‘Black Ice’ by James Clarke

I was a big fan of Clarke’s first novel The Litten Path – about the Miners’ Strike and the Battle of Orgreave – and was blown away when he managed to follow it up with a book of this quality. It’s a collection of interconnected shorts set in a valley (the titular hollow in the land) in rural Lancashire, packed with petty local politics and stories about the kind of lives that people who’ve never lived in that kind of environment are blissfully unaware of. It was hard to pick a highlight from here, but this one’s probably my favourite. In it, Benj returns to his hometown after a few years away, some of them having been spent in prison after he crashes a car on the way back from a rave. 

Benj had coughed his gum out, while Al Pinder, Tez, and Pete gasped in the back. Pete held a nose broken so badly that he looked like a different person. Holly Lomax wept against the airbag in the front seat. As the youngest member of the party, Tim had been in the boot. Our Kid, the flowers decreed up the interior window of the hearse in its corsage, two weeks later.

The scene in the pub where he’s confronted by Tim’s mum, who’s dissolved into alcoholic despair, unable to move on, is beautifully rendered. Benj ends up going home drunk with Dani, an old friend recently widowed after her husband died in an accident at the paper mill, the grim presence of which casts a shadow over the whole town in more than one of these tales, and what follows shows how easily lives can slide away from us in ways far beyond our control. 

The closing paragraph and the last line in particular is one of those magical endings where you’re left hanging, frozen in an instant in which all time collapses, and it’s pulled off with such skill you can only stand back and applaud.

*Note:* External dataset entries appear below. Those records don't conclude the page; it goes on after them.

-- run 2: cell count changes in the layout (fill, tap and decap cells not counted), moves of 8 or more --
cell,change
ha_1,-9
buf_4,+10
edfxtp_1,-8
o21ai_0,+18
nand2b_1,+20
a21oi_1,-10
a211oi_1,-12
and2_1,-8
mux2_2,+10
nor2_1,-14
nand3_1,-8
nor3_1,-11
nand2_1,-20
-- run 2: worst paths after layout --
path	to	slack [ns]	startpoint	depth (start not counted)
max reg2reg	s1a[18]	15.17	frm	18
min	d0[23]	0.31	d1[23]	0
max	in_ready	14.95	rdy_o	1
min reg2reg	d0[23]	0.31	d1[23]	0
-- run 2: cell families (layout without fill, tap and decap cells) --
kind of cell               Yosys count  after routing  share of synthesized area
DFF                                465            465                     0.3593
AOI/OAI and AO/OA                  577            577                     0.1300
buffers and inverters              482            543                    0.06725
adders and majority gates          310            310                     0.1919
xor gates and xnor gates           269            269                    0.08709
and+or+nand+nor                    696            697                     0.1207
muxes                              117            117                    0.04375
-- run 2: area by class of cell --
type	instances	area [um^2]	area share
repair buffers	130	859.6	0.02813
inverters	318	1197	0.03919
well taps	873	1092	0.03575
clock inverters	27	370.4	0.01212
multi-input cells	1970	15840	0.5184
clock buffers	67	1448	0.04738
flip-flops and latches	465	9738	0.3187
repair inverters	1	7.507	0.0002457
From an optimization exercise on the open Yosys and OpenROAD flow, aimed at small area, a short achievable clock period and few clock cycles per item; shortcuts taken in it are not production practice.
At most, simulation tests tie the RTL to the original design; equivalence was not proved.
No activity file was given, so power comes from the tool's default toggle rates.

## checksum_engine
module checksum_engine (
    input  wire        clk,
    input  wire        rst,         
    input  wire        cmd_valid,
    output wire        cmd_ready,
    input  wire [31:0] cmd_data,
    output reg         rsp_valid,
    output reg  [7:0]  rsp_data
);
    reg        rsp_v1;
    reg  [7:0] rsp_d1;
    always @(posedge clk) begin
        rsp_valid <= rsp_v1 && !rst;
        rsp_data  <= rsp_d1;
    end
    localparam KEY_MAX = 16;
    localparam N       = 49;        
    localparam [5:0] STEP = 6'd27;  
    localparam [3:0] F_NONE     = 4'd0;
    localparam [3:0] F_ILLEGAL  = 4'd1;
    localparam [3:0] F_NOKEY    = 4'd2;
    localparam [3:0] F_KEYOVF   = 4'd3;
    localparam [3:0] F_GEOMETRY = 4'd4;
    localparam [3:0] F_MODRANGE = 4'd5;
    localparam [3:0] F_RASTER   = 4'd6;
    reg [31:0] q0, q1;
    reg        v0, v1;
    reg        rdy;
    reg        rdy_o;               
    assign cmd_ready = rdy_o;
    wire push = cmd_valid & rdy;
    reg  rst_d;
    wire rsti = rst_d;
    always @(posedge clk) rst_d <= rst;
    wire pop;
    wire v0_n = pop ? (v1 | push) : (v0 | push);
    wire v1_n = pop ? (v1 & push) : (v1 | (v0 & push));
    always @(posedge clk) rdy_o <= rst | !(v0_n & v1_n);
    always @(posedge clk) begin
        if (rst) begin
            v0  <= 1'b0;
            v1  <= 1'b0;
            rdy <= 1'b1;
        end else begin
            if (pop) begin
                if (v1) begin
                    q0 <= q1;
                    v1 <= push;
                    rdy <= !push;
                    if (push) q1 <= cmd_data;
                end else begin
                    v0 <= push;
                    rdy <= 1'b1;
                    if (push) q0 <= cmd_data;
                end
            end else if (!v0) begin
                v0 <= push;
                rdy <= 1'b1;
                if (push) q0 <= cmd_data;
            end else if (!v1) begin
                v1 <= push;
                rdy <= !push;
                if (push) q1 <= cmd_data;
            end
        end
    end
    reg [15:0] crc;
    reg [8*KEY_MAX-1:0] key;
    reg [4:0]  klen;
    reg [3:0]  ph;
    reg [7:0]  size;
    reg [15:0] scale;
    reg [15:0] border;
  ...
Size in the first run: about 5300 cells after synthesis, ~45 I/O pins, roughly 77000 um^2 of cells after synthesis.
clock: 35.0 ns
lec_check: 0
cap_margin: 20
core_margin: 2
core_utilization: 40
slew_margin: 20
standard.sh (not shown) runs the stock make flow with config.mk's settings and CLKGATE_MAP_FILE= SYNTH_SCRIPT=/design/flow/synth_recipe.tcl, a recipe that flattens the netlist after the stock synthesis.
==> flow/flow/run.sh <==
#!/bin/bash
# Own flow: the standard layout (standard.sh), with the port buffers that
# global placement inserts made sky130_fd_sc_hd__buf_4 instead of the default
# pick (a slow delay buffer). Each ORFS step keeps its own log under
# orfs/logs/; the make output is kept in standard.log.
set -euo pipefail
export BUFFER_PORTS_ARGS="-buffer_cell sky130_fd_sc_hd__buf_4"
bash standard.sh > standard.log 2>&1
Change:
CTS_CLUSTER_DIAMETER = 70   (was unset)
CTS_CLUSTER_SIZE = 20   (was unset)
Final area came out lower by about 4.4%.
Total power fell by 13%.
Die area is unchanged.
First-iteration DRC count went up by 1.6%.
Synthesized cell count is unchanged.
Clock-buffer cell count is lower by 196.
Combinational power hardly moves.
Wire length came out lower by 2.0%.
Core utilization fell by 2.1 points.
Change:
CTS_CLUSTER_DIAMETER = 100   (was 70)
CTS_CLUSTER_SIZE = 30   (was 20)
=>
- clock power is lower by 24%
- power is lower by 7.8%
- clock skew is lower by 0.017 ns
- combinational power is about the same
- design area is lower by 2.5%
- die area is unchanged
- sequential share of layout area is higher by 1.8 points
- setup slack gets better by 0.045 ns
- area after synthesis stays the same
No functional check of the RTL was part of any run of this note.


Setup of run A:
Another version of the RTL of checksum_engine (not shown whole).
Size: about 5300 cells after synthesis, about 0.076 sq mm of cells after synthesis.
==> flow/config.mk <==
export PLATFORM = sky130hd
export DESIGN_NAME = checksum_engine
export DESIGN_NICKNAME = checksum_engine
export VERILOG_FILES = /design/flow/design.v
export SDC_FILE = /design/flow/constraint.sdc
export NUM_CORES = 4
export LEC_CHECK = 0
export CAP_MARGIN = 20
export CORE_MARGIN = 2
export CORE_UTILIZATION = 55
export CTS_CLUSTER_DIAMETER = 70
export CTS_CLUSTER_SIZE = 25
export SLEW_MARGIN = 20
==> flow/constraint.sdc <==
create_clock -name core_clock -period 35.0 [get_ports {clk}]
set_input_delay 7.0000 -clock core_clock [delete_from_list [all_inputs] [get_ports {clk}]]
set_output_delay 7.0000 -clock core_clock [all_outputs]
set_load 0.01 [all_outputs]
Scripts as last shown in full above: flow/flow/run.sh
Testbench counts of run A, summed over its fixed seeds: cycles 597,645, commands 595,965.
### run A -> run B
Settings: CORE_UTILIZATION now 40, was 55; CTS_CLUSTER_SIZE now 20, was 25.
Notes after the runs:
Row total number of vias: run B higher / run A lower. The final cell count in run B is 1.10 times that in run A. Run B went all the way through the flow, and no timing, DRC or antenna check failed. Looking at the reports, run A completed the entire flow and the layout it produced met the timing, design-rule and antenna checks. Run B vs. run A: worst setup slack rose 0.19 ns; part of the total power dissipated in sequential elements went down 1.9 points.

-- separate check: timing with driven ports --
Ports are ideal in the flow. The routed layouts listed here were re-timed in OpenROAD. Step 1: set_driving_cell puts a clkbuf_16 on clk and a buf_2 on each other input, an assumption about the parent block. Step 2 adds t to the input delays and takes it off the output delays; t is the mean of the earliest and latest rising clock arrival at the registers after step 1. Input paths then give back, and output paths get back, about the clock's delay inside the block. Slacks: ideal / step 1 / step 2; pairs: ideal / step 1.
| run | shift t [ns] | slack for setup (ns) | worst hold slack (ns) | latest minus earliest clock arrival (ns) |
|---|---|---|---|---|
| the first run of note 1 | 0.945 | 26.646 / 26.562 / 26.459 | 0.276 / 0.276 / 0.276 | 0.083 / 0.083 |
| the second run of note 1 | 0.898 | 26.699 / 26.615 / 26.469 | 0.289 / 0.289 / 0.289 | 0.081 / 0.081 |
| the third run of note 1 | 0.855 | 26.744 / 26.657 / 26.443 | 0.278 / 0.278 / 0.278 | 0.072 / 0.071 |
| run A | 0.853 | 26.530 / 26.585 / 25.732 | 0.299 / 0.299 / 0.299 | 0.053 / 0.053 |
| run B | 0.896 | 26.723 / 26.638 / 26.480 | 0.308 / 0.308 / 0.308 | 0.056 / 0.056 |
After both steps every run listed still meets setup and hold. For run A, which loses most, drivers alone change the setup slack by +0.055 ns; drivers and shift together by -0.798 ns.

He has a terrific eye for detail and the subtleties of the relationships between his characters, and the prose is pretty much flawless. He’s yet another writer from this list who has a great ear for dialogue, which is hugely important in capturing the feel of the valley and its inhabitants. I grew up across the border in Yorkshire in an environment just like this one, not far from where these stories take place, so towns like Todmorden and Rawtenstall are places I know well and many of these stories and the characters are achingly familiar as a result. I can’t wait to see what he does next.